Madrid, the capital that never sleeps and eats late
Past midnight, the sidewalks of La Latina are still overflowing. Groups of friends share plates of jamón ibérico at Formica tables, a guitarist improvises on a street corner, and someone orders a third round of cañas. In Madrid, 10 p.m. is barely dinnertime.
The Spanish capital lives on a shifted schedule, happily lagging behind the rest of Europe. With 3.3 million inhabitants, it sits on a Castilian plateau at 2,130 feet of elevation, with no beach, no port, and no navigable river. What the city does have, however, is three of the world's greatest art museums on a single boulevard, a culinary scene that rivals Barcelona, and a nocturnal energy unmatched on the continent.

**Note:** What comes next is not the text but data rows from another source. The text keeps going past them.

This is an optimization exercise on Yosys and OpenROAD, whose aim is small area, not a production implementation.
In this exercise RTL edits were held to simulation tests only and were not proved equivalent to the original.
Power is estimated from default activity; no workload was simulated.

--- flow/design.v ---
module serial_cpu (
    input  wire       clk,
    input  wire       rst,
    input  wire       start,
    input  wire       clr,
    input  wire [2:0] op,
    input  wire [3:0] rd,
    input  wire [3:0] ra,
    input  wire [6:0] im,
    input  wire [4:0] cp,
    input  wire       digit_wr,
    output reg        sign_q,
    output reg  [3:0] cntd
);
    localparam [2:0] OP_LOAD = 3'd0, OP_ADD = 3'd1, OP_ADDI = 3'd2, OP_SUB = 3'd3,
                     OP_SUBI = 3'd4, OP_MUL = 3'd5, OP_CLEAR = 3'd6, OP_DPL = 3'd7;
    localparam [3:0] ES_WAIT = 4'd0, ES_LAST = 4'd6, ES_WB = 4'd7, ES_ABS = 4'd8,
                     ES_SUB = 4'd9, ES_REST = 4'd10, ES_DONE = 4'd11;
    reg  [3:0]   ph;          
    reg  [3:0]   tr;          
    reg  [255:0] rf;
    reg  [15:0]  sc;
    reg          dly, cy;
    reg  [3:0]   es;
    wire ph0  = (ph == 4'd0);
    wire ph15 = (ph == 4'd15);
    wire addsub = (op == OP_ADD) || (op == OP_SUB);
    wire [3:0] need = (es == ES_WB || op == OP_DPL) ? rd : (es == ES_LAST && addsub) ? im[6:3] : ra;
    wire run  = es[3] || (tr == need);
    wire port = rf[0];
    wire imbit = (ph[3:1] == 3'd0) ? im[ph[0]] :
                 (ph[3:1] == 3'd1) ? im[{2'b01, ph[0]}] :
                 (ph[3:1] == 3'd2) ? im[{2'b10, ph[0]}] : 1'b0;
    reg [15:0] kval;
    always @(*) begin
        if (cp[4:2] == 3'b111)
            case (cp[1:0])
                2'd0: kval = 16'd1000;
                2'd1: kval = 16'd100;
                2'd2: kval = 16'd10;
                default: kval = 16'd1;
            endcase
        else
            kval = 16'd10000;
    end
    wire kbit = kval[ph];
    reg mulbit;
    always @(*) begin
        case (es[2:0])
            3'd1: mulbit = im[5];
            3'd2: mulbit = im[4];
            3'd3: mulbit = im[3];
            3'd4: mulbit = im[2];
            3'd5: mulbit = im[1];
            default: mulbit = im[0];
        endcase
    end
    reg a_in, b_in, sub;
    always @(*) begin
        a_in = sc[0]; b_in = 1'b0; sub = 1'b0;
        if (!run) begin
            a_in = sc[0];
        end else if (es != ES_WAIT && es <= ES_LAST) begin
            if (op == OP_MUL) begin
                a_in = (es == 4'd1) ? 1'b0 : (dly & ~ph0);
                b_in = mulbit & port;
                sub  = im[6];
            end else if (es != ES_LAST) begin
                a_in = 1'b0;
                b_in = (op == OP_LOAD) ? 1'b0 : port;
            end else begin
                a_in = sc[0];
                case (op)
                    OP_LOAD, OP_ADDI: begin b_in = imbit; sub = im[6];  end
                    OP_SUBI:          begin b_in = imbit; sub = ~im[6]; end
                    OP_ADD:           begin b_in = port;  sub = 1'b0;   end
                    OP_SUB:           begin b_in = port;  sub = 1'b1;   end
                    default:          begin b_in = 1'b0;  sub = 1'b0;   end
                endcase
            end
        end else if (es == ES_ABS) begin
            a_in = 1'b0; b_in = sc[0]; sub = sign_q;
        end else if (es == ES_SUB) begin
            b_in = kbit; sub = 1'b1;
        end else if (es == ES_REST) begin
            b_in = kbit;
        end
    end
    wire bx   = b_in ^ sub;
    wire cin  = ph0 ? sub : cy;
    wire sum  = a_in ^ bx ^ cin;
    wire cout = (a_in & bx) | (a_in & cin) | (bx & cin);
    wire wr = run && (es == ES_WB);
    always @(posedge clk) begin
        rf  <= {clr ? 1'b0 : wr ? sc[0] : rf[0], rf[255:1]};
        {tr, ph} <= {tr, ph} + 8'd1;
        sc  <= {sum, sc[15:1]};
        dly <= sc[0];
        cy  <= cout;
        if (ph15) begin
            case (es)
                ES_WAIT, ES_ABS, ES_REST: es <= es + 4'd1;
                ES_SUB: if (cout) cntd <= cntd + 4'd1; else es <= ES_REST;
                ES_DONE: if (cntd == 4'd15) begin es <= ES_SUB; cntd <= 4'd0; end
                default: if (run) es <= es + 4'd1;
            endcase
            if (es == ES_LAST && run) sign_q <= sum;
        end
        if (digit_wr) cntd <= 4'd15;
        if (start) begin
            es <= ES_WAIT;
            cntd <= 4'd0;
        end
        if (rst) begin
            {tr, ph} <= 8'd0;
            es <= ES_DONE;
            cntd <= 4'd0;
        end
    end
endmodule
Background: an optimization exercise with open tools, aiming at small area. Do not read the settings as production practice. Function was checked by simulation only, so behaviour that the tests miss may differ from the original. Power is estimated from default activity; no workload was simulated.

Setup of north:
==> flow/design.v (excerpt) <==
module ProcessingElement (
	input         			clock,
	input         			reset,
	output        			psum_in_ready,
	input         			psum_in_valid,
	input 	signed 	[20:0] 	psum_in,
	input         			psum_out_ready,
	output        			psum_out_valid,
	output 	signed 	[20:0] 	psum_out,
	input         			iact_address_in_valid,
	input  			[7:0]  	iact_address_in,
	input  			       	iact_data_in_valid,
	input  			[12:0] 	iact_data_in,
	input  			       	weight_address_in_valid,
	input  			[6:0]  	weight_address_in,
	input  			       	weight_data_in_valid,
	input  			[11:0] 	weight_data_in,
	output 			       	iact_address_write_fin,
	output 			       	iact_data_write_fin,
	output 			       	psum_add_fin,
	input  			       	psum_enq_en,
	input  			       	do_load_en,
	output 			       	cal_fin,
	input					iact_write_fin_clear,
	input					weight_write_fin_clear,
	output 					all_write_fin,
	input			[4:0]	PSUM_DEPTH,
	input					psum_spad_clear
);
==> flow/config.mk <==
export PLATFORM = sky130hd
export DESIGN_NAME = ProcessingElement
export DESIGN_NICKNAME = ProcessingElement
export VERILOG_FILES = /design/flow/design.v
export SDC_FILE = /design/flow/constraint.sdc
export NUM_CORES = 4
export LEC_CHECK = 0
export CAP_MARGIN = 30
export CELL_PAD_IN_SITES_DETAIL_PLACEMENT = 1
export CELL_PAD_IN_SITES_GLOBAL_PLACEMENT = 2
export CORE_MARGIN = 2
export CORE_UTILIZATION = 30
export CTS_CLUSTER_DIAMETER = 70
export CTS_CLUSTER_SIZE = 30
export PLACE_DENSITY = 0.4
export SLEW_MARGIN = 30
==> flow/constraint.sdc <==
create_clock -name core_clock -period 12.0 [get_ports {clock}]
set_input_delay 2.4000 -clock core_clock [delete_from_list [all_inputs] [get_ports {clock}]]
set_output_delay 2.4000 -clock core_clock [all_outputs]
set_load 0.01 [all_outputs]
standard.sh (not shown) runs the stock make flow with config.mk's settings and CLKGATE_MAP_FILE= SYNTH_SCRIPT=/design/flow/synth_recipe.tcl, a recipe that flattens the netlist after the stock synthesis.
==> flow/flow/run.sh <==
#!/bin/bash
set -euo pipefail
export CTS_ARGS="-sink_clustering_enable -repair_clock_nets -sink_clustering_size 30 -sink_clustering_max_diameter 70 -dont_use_dummy_load"
bash standard.sh > standard_flow.log 2>&1
--- input diff north..south ---
# north
export LEC_CHECK = 0
export CAP_MARGIN = 30
export CELL_PAD_IN_SITES_DETAIL_PLACEMENT = 1
export CELL_PAD_IN_SITES_GLOBAL_PLACEMENT = 2
export CORE_MARGIN = 2
export CORE_UTILIZATION = 30
export CTS_CLUSTER_DIAMETER = 70
export CTS_CLUSTER_SIZE = 30
export PLACE_DENSITY = 0.4
export SLEW_MARGIN = 30
create_clock -name core_clock -period 12.0 [get_ports {clock}]
# south
export LEC_CHECK = 0
export CAP_MARGIN = 30
export CELL_PAD_IN_SITES_DETAIL_PLACEMENT = 1
export CELL_PAD_IN_SITES_GLOBAL_PLACEMENT = 2
export CORE_MARGIN = 2
export CORE_UTILIZATION = 25
export CTS_CLUSTER_DIAMETER = 80
export CTS_CLUSTER_SIZE = 30
export PLACE_DENSITY = 0.35
export SLEW_MARGIN = 30
create_clock -name core_clock -period 12.0 [get_ports {clock}]
==> flow/flow/run.sh <==
#!/bin/bash
set -euo pipefail
export CTS_ARGS="-sink_clustering_enable -repair_clock_nets -sink_clustering_size 30 -sink_clustering_max_diameter 80 -dont_use_dummy_load"
bash standard.sh > standard_flow.log 2>&1
Higher power share of the combinational group goes to south over north.
Portion of the layout cell area used by non-clock buffers: north and south compared, lower one is north
south finished every stage and its layout cleared the timing, DRC and antenna checks.
On final routed wire length divided by cell count, the higher figure sits with south, not north.
south vs north: post-route cell area up in south
Delta (south minus north): async set-or-reset flop fraction in the synthesized netlist shows no meaningful change, setup slack now sits lower, number of antenna violations at the first check in global routing +23%, worst hold slack has increased.
Inputs modified between south and east:
# south
export LEC_CHECK = 0
export CAP_MARGIN = 30
export CELL_PAD_IN_SITES_DETAIL_PLACEMENT = 1
export CELL_PAD_IN_SITES_GLOBAL_PLACEMENT = 2
export CORE_MARGIN = 2
export CORE_UTILIZATION = 25
export CTS_CLUSTER_DIAMETER = 80
export CTS_CLUSTER_SIZE = 30
export PLACE_DENSITY = 0.35
export SLEW_MARGIN = 30
create_clock -name core_clock -period 12.0 [get_ports {clock}]
# east
export LEC_CHECK = 0
export CAP_MARGIN = 20
export CELL_PAD_IN_SITES_DETAIL_PLACEMENT = 1
export CELL_PAD_IN_SITES_GLOBAL_PLACEMENT = 2
export CORE_MARGIN = 2
export CORE_UTILIZATION = 40
export CTS_CLUSTER_DIAMETER = 60
export CTS_CLUSTER_SIZE = 30
export PLACE_DENSITY = 0.5
export SLEW_MARGIN = 20
create_clock -name core_clock -period 12.0 [get_ports {clock}]
==> flow/flow/run.sh <==
#!/bin/bash
set -euo pipefail
export CTS_ARGS="-sink_clustering_enable -repair_clock_nets -sink_clustering_size 30 -sink_clustering_max_diameter 60 -dont_use_dummy_load"
bash standard.sh > standard_flow.log 2>&1
==> run notes <==
east finished all stages; layout check result: FAIL, due to max-capacitance violations, max-slew violations. The die area of east falls short of that of south by 0.27 sq mm. Per the comparison of east with south, number of placed instances with taps included shows a reduction of about 18%, final total power shows an increase of about 0.7%, total met2 wirelength after detailed routing shows a reduction of 130,000 um.

-- port drivers added, routing unchanged --
How much do the figures lean on ideal ports? The routed layouts below were timed once more, with nothing changed but the port constraints. Step 1 assumes that a clkbuf_16 drives the clock port and a buf_2 every other input. Step 2 also shifts input and output timing later by t, the mid clock arrival at the registers, as if the neighbouring blocks saw the same clock. Slacks: ideal ports / drivers / drivers and shift; pairs: ideal ports / drivers.
| run | t, ns | setup WS [ns] | clock arrival spread, ns | worst register clock-pin slew, ns |
|---|---|---|---|---|
| north | 1.162 | 1.856 / 1.816 / 1.738 | 0.188 / 0.188 | 0.10 / 0.10 |
| south | 1.180 | 1.724 / 1.684 / 0.812 | 0.176 / 0.176 | 0.11 / 0.11 |
| east | 1.135 | 1.762 / 1.733 / 1.012 | 0.193 / 0.193 | 0.10 / 0.10 |
The setup slack of south, which loses most, moves by -0.040 ns with the drivers and by -0.912 ns with both steps.
Background: an optimization exercise with open tools, aiming at small area and a short achievable clock period. Do not read the settings as production practice.
In this exercise RTL edits were held to simulation tests only and were not proved equivalent to the original.

## flow/design.v (module list and top-level ports; edited modules follow where they fit)
// module fir_pipe_1: 841 lines
// module fa3: 4 lines
module fir_pipe_1(
    input clk,
    input reset_p,
    input [15:0]x,
    output [15:0]y
    );
  // ...
==> flow/run.sh <==
#!/bin/bash
# synth_recipe.tcl (not shown) runs the flow's synth.tcl, then flattens the netlist and writes it again
# the make line also repeats each setting of config.mk as NAME=value (left out here)
make -C /OpenROAD-flow-scripts/flow DESIGN_CONFIG=/design/flow/config.mk WORK_HOME=/design/flow/orfs CLKGATE_MAP_FILE= SYNTH_SCRIPT=/design/flow/synth_recipe.tcl finish
==> flow/config.mk <==
export PLATFORM = sky130hd
export DESIGN_NAME = fir_pipe_1
export DESIGN_NICKNAME = fir_pipe_1
export VERILOG_FILES = /design/flow/design.v
export SDC_FILE = /design/flow/constraint.sdc
export NUM_CORES = 4
export LEC_CHECK = 0
export CAP_MARGIN = 20
export CORE_MARGIN = 2
export CORE_UTILIZATION = 40
export SLEW_MARGIN = 20
export SYNTH_HIERARCHICAL = 1
==> flow/constraint.sdc <==
create_clock -name core_clock -period 10.0 [get_ports {clk}]
set_input_delay 2.0000 -clock core_clock [delete_from_list [all_inputs] [get_ports {clk}]]
set_output_delay 2.0000 -clock core_clock [all_outputs]
set_load 0.01 [all_outputs]
==> flow_summary.ini, run 1 <==
[timing]
finalHoldViolCount = 0
rsz0062_at_grt = false

[hold_path]
hp-start = d[4][1]
min_path_type = reg -> reg

[route]
drcViolationCount = 0
via_count = 13290
dr_wl_met3_mm = 2.751
totalWireLength_mm = 58.30

[yosys]
synth_common_cells = dfrtp_1, fa_1, inv_1, ha_1, a21oi_1
synthFlopType = dfrtp_1
syn_area_mm2 = 0.02536
yosys_register_bits = 494
avgSynthCellArea_um2 = 15.12
synth_compound_area_share_pct = 6.961
synthTopCellsByArea = dfrtp_1, fa_1, ha_1
yosysMostFrequentCell = dfrtp_1

[clock_network]
cts_buffers = 51
hold_buffers = 0
cts.sinks = 494
tritoncts = yes

[setup_path]
critPathMaxFanout = 9
worstPathBufferInverterCount = 2
path_depth = 8
critical-path-max-stage-delay_ns = 0.73
cp_data_arrival_time_ns = 4.34

[placed_design]
dp_worst_setup_slack_ns = 5.806
hpwlAfterDp_mm = 45.20

[run_status]
outcome = complete, no violations

[cells_and_area]
regArea_mm2 = 0.01232
area_growth_pct = 12.76
regMostFlops = d
largest_cell_class = multi-input gates
nNonClkBuffers = 39

[die]
start_util_pct = 40.35
fp-row-count = 92
boundaryPins = 34

[global_route]
grt_pass1_wl_mm = 91.71
What follows belongs to an exercise in optimizing a design on an open flow for small area, a short achievable clock period and few clock cycles per item; a production flow would make more cautious choices.
RTL that was checked went through simulation tests only; none was proved equivalent to the original.

Setup of v49:
==> flow/design.v (excerpt) <==
module Rsa256Wrapper (
    input         avm_rst,
    input         avm_clk,
    output  [4:0] avm_address,
    output        avm_read,
    input  [31:0] avm_readdata,
    output        avm_write,
    output [31:0] avm_writedata,
    input         avm_waitrequest
);
export LEC_CHECK = 0
export CAP_MARGIN = 20
export CORE_MARGIN = 2
export CORE_UTILIZATION = 40
export SETUP_SLACK_MARGIN = 1.0
export SLEW_MARGIN = 45
export SYNTH_HIERARCHICAL = 1
create_clock -name core_clock -period 22.0 [get_ports {avm_clk}]
standard.sh (not shown) runs the stock make flow with config.mk's settings and CLKGATE_MAP_FILE= SYNTH_SCRIPT=/design/flow/synth_recipe.tcl, a recipe that flattens the netlist after the stock synthesis.
==> flow/flow/run.sh <==
#!/bin/bash
# Standard synthesis, then the standard ORFS layout steps with repair_timing
# aiming at a shorter period than the constraint (which stays as it is), and
# port buffers of a plain buffer cell.
set -euo pipefail
MARGIN=15.9
bash standard.sh synth > synth.log 2>&1
bash standard.sh SETUP_SLACK_MARGIN=$MARGIN SKIP_BUFFER_REMOVAL=1 \
    "BUFFER_PORTS_ARGS=-inputs -outputs -buffer_cell sky130_fd_sc_hd__buf_4" \
    floorplan place cts route finish > layout.log 2>&1
v49 has completed all stages; timing, DRC and antenna checks passed.
Testbench counts of v49, summed over its fixed seeds: cycles 250,615, items 24.
What follows belongs to an exercise in optimizing a design on an open flow for small area and a short achievable clock period; a production flow would make more cautious choices.
Where RTL was checked, it was by simulation tests only, not by an equivalence proof against the original.
No activity file was given, so power comes from the tool's default toggle rates.

## before
==> flow/design.v <==
module d_register
#(
    parameter WIDTH = 8
)
(
    input [WIDTH - 1 : 0] d ,
    input clk,
    input rst,
    output reg [WIDTH - 1 : 0] q
);
always @ (posedge clk or posedge rst) begin
    if (rst)
        q <= 0;
    else
        q <= d;
end
endmodule
module d_flipflop
(
    input d,
    input clk,
    input rst,
    output reg q
);
always @ (posedge clk or posedge rst) begin
    if (rst)
        q <= 1'b0;
    else
        q <= d;
end
endmodule
module negator
#(
parameter INPUT_WIDTH = 7
)
(
input [INPUT_WIDTH - 1 : 0] in,
input  en,
output [INPUT_WIDTH : 0] out
);
assign out = (en) ? ( (~{1'b0,in}) + 1 ): {1'b0, in}; 
endmodule
module mem_byte
(
    input            clk,
    input            we,
    input            hold,
    input            sel,
    input      [7:0] wd,
    output reg [7:0] q,
    output     [7:0] rd_n
);
always @(posedge clk)
    q <= ({8{we}} & wd) | ({8{hold}} & q);
assign rd_n = ~({8{sel}} & q);
endmodule
module register_file
(
    input            clk,
    input            rst,
    input      [3:0] ldm_we,
    input      [7:0] mem_rd,
    input      [7:0] rest0,
    input      [7:0] rest1,
    input      [7:0] rest2,
    input      [7:0] rest3,
    output reg [7:0] q0,
    output reg [7:0] q1,
    output reg [7:0] q2,
    output reg [7:0] q3
);
always @(posedge clk or posedge rst) begin
    if (rst) begin
        q0 <= 8'd0;
        q1 <= 8'd0;
        q2 <= 8'd0;
        q3 <= 8'd0;
    end else begin
        q0 <= ({8{ldm_we[0]}} & mem_rd) | rest0;
        q1 <= ({8{ldm_we[1]}} & mem_rd) | rest1;
        q2 <= ({8{ldm_we[2]}} & mem_rd) | rest2;
        q3 <= ({8{ldm_we[3]}} & mem_rd) | rest3;
    end
end
endmodule
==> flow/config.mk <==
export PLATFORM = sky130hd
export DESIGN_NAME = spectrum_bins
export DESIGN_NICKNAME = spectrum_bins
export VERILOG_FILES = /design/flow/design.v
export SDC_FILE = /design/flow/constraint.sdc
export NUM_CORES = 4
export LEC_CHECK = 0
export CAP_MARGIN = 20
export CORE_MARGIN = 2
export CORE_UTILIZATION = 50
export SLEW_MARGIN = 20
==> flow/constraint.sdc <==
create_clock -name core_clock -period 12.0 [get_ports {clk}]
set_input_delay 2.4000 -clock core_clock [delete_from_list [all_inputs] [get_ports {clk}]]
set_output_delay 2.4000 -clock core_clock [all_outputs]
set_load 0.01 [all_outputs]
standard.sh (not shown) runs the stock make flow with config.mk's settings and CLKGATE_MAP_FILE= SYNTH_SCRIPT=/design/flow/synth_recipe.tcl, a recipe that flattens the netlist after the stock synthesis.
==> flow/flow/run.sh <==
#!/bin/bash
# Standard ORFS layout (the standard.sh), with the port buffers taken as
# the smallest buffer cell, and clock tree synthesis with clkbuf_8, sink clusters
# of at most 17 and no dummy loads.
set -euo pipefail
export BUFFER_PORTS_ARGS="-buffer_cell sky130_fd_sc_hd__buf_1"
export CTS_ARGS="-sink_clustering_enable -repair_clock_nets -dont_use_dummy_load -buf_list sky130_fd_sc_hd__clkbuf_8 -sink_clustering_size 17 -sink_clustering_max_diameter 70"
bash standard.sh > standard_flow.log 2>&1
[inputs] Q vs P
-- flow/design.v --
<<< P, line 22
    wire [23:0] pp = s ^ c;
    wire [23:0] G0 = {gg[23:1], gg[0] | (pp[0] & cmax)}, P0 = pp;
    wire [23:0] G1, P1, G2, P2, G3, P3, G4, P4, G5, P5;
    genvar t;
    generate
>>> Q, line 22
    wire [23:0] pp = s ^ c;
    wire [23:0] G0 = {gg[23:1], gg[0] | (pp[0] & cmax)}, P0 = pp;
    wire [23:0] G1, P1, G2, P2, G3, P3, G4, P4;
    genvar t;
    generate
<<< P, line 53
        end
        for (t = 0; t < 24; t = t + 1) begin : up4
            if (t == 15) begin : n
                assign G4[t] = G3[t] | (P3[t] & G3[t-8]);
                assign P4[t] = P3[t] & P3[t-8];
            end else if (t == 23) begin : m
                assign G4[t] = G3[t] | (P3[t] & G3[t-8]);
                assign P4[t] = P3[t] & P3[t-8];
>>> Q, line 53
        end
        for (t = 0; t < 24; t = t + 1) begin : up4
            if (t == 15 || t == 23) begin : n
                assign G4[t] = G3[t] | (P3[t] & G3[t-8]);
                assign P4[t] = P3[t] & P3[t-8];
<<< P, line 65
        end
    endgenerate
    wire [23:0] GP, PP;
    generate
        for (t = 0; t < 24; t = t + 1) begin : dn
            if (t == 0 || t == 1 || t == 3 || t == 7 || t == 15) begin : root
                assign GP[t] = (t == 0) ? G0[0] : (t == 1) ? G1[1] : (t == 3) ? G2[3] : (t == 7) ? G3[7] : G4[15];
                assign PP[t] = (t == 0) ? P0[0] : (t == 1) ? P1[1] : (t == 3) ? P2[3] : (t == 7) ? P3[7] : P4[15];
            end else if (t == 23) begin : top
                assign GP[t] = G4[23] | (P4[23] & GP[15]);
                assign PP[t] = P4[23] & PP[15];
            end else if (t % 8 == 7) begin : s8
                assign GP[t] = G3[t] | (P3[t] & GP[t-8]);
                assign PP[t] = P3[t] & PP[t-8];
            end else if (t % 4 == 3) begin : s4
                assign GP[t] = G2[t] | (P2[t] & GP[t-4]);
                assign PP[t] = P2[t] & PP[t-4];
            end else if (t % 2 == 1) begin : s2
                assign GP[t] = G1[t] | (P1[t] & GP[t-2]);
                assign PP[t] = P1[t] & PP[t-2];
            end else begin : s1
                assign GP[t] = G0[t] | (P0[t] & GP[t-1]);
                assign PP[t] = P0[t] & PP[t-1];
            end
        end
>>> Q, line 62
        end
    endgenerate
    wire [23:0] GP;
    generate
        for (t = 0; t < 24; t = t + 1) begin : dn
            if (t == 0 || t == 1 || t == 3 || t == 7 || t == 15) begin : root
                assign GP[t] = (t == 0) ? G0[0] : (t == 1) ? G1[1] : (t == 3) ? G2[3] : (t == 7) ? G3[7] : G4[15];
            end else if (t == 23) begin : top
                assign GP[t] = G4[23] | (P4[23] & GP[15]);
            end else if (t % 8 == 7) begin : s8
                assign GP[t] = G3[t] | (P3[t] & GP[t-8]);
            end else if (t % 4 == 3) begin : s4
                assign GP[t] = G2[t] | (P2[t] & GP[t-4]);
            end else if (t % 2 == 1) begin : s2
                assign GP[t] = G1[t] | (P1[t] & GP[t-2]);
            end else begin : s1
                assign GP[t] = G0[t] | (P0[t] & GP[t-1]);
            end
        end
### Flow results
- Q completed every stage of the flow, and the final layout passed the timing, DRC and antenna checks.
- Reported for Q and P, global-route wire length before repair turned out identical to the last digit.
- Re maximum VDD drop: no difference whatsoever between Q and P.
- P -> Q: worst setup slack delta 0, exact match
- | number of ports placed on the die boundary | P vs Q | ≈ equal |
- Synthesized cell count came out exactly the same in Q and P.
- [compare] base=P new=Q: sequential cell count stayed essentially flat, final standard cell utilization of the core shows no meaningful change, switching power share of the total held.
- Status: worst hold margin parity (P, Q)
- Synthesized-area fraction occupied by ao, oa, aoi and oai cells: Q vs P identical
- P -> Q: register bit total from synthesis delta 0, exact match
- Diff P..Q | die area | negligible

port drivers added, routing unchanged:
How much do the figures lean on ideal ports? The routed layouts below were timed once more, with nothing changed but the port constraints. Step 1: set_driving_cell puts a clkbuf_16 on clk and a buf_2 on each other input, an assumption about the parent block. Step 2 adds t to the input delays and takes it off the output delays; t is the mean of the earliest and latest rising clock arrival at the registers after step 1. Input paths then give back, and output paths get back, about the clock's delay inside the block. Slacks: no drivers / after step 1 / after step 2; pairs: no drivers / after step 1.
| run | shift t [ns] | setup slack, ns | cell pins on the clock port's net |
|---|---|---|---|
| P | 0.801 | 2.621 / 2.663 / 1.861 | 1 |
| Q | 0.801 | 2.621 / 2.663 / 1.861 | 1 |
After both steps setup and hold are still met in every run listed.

The great rival to Barcelona, only more Spanish
We will go ahead and say it: Madrid is underrated. Most travelers head straight to Barcelona without stopping. That is a mistake. The capital is more affordable, less saturated with tourists, and much more representative of traditional Spain.
Best for:
- Art lovers and world-class museums
- Night owls and those seeking intense nightlife
- Foodies looking for tapas, markets, and counter-style dining
- City trippers on a 2 to 4 day weekend
- Soccer fans wanting to see the Santiago Bernabéu
Not for:
- Travelers looking for beaches or rugged wilderness
- Those who struggle with heat: July and August regularly exceed 104°F
- Families with young children preferring a quiet pace
- Early risers who like to get to bed before midnight
A gentle budget for a Western European capital
Madrid remains one of the most affordable capitals in Western Europe, about 5 to 10 percent cheaper than Barcelona. The menú del día, a three-course lunch special including a drink, is your best ally. Expect to pay between 12 and 18 EUR ($13 to $20) at most restaurants in the center.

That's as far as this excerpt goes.